• THE TASK: Where does the word "output" show up in the records? Copy every line that holds it.

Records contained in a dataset
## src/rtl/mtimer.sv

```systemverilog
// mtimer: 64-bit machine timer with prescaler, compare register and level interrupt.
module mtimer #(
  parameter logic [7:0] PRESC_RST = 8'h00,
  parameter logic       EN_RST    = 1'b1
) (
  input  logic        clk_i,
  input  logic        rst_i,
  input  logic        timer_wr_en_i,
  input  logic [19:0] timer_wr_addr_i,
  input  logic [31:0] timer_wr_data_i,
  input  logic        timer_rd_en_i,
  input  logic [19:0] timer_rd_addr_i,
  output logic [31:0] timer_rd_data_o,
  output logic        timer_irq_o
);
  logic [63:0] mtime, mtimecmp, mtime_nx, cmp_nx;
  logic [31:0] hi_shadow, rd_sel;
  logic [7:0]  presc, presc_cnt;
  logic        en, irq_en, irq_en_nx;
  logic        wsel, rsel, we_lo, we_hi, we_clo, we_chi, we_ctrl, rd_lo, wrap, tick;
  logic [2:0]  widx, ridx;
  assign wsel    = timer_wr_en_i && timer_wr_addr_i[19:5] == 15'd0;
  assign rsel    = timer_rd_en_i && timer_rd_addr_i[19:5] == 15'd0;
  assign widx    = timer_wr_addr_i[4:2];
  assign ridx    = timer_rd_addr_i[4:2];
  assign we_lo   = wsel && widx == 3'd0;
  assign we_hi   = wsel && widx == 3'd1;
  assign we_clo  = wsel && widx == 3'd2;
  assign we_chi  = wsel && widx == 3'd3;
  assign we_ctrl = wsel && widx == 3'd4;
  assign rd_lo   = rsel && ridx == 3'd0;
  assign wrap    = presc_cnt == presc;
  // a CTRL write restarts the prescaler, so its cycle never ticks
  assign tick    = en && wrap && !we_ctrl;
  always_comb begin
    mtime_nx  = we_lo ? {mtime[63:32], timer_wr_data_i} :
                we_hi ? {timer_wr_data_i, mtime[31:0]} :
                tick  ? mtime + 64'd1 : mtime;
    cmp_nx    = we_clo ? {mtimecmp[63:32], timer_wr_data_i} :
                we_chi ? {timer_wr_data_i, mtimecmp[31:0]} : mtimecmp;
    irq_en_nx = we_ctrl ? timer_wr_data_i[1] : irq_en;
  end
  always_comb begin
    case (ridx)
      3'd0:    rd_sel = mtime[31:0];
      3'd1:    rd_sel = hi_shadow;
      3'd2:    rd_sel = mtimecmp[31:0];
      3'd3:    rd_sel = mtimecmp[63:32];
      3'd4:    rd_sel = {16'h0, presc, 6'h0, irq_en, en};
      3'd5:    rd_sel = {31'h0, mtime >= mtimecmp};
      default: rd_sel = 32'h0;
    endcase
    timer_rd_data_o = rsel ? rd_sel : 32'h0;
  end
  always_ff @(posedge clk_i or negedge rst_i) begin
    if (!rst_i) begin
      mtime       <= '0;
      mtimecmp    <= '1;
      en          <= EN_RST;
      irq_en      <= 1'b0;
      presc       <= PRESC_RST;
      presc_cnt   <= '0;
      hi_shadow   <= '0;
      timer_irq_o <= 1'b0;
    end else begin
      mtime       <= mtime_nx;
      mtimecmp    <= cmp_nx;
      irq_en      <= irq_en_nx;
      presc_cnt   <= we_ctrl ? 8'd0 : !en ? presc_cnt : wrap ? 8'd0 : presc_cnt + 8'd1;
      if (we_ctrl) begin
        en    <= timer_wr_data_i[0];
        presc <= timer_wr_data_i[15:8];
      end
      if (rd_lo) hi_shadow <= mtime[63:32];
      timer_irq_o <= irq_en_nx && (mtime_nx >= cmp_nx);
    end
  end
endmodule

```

• RESULT:
  output logic [31:0] timer_rd_data_o,
  output logic        timer_irq_o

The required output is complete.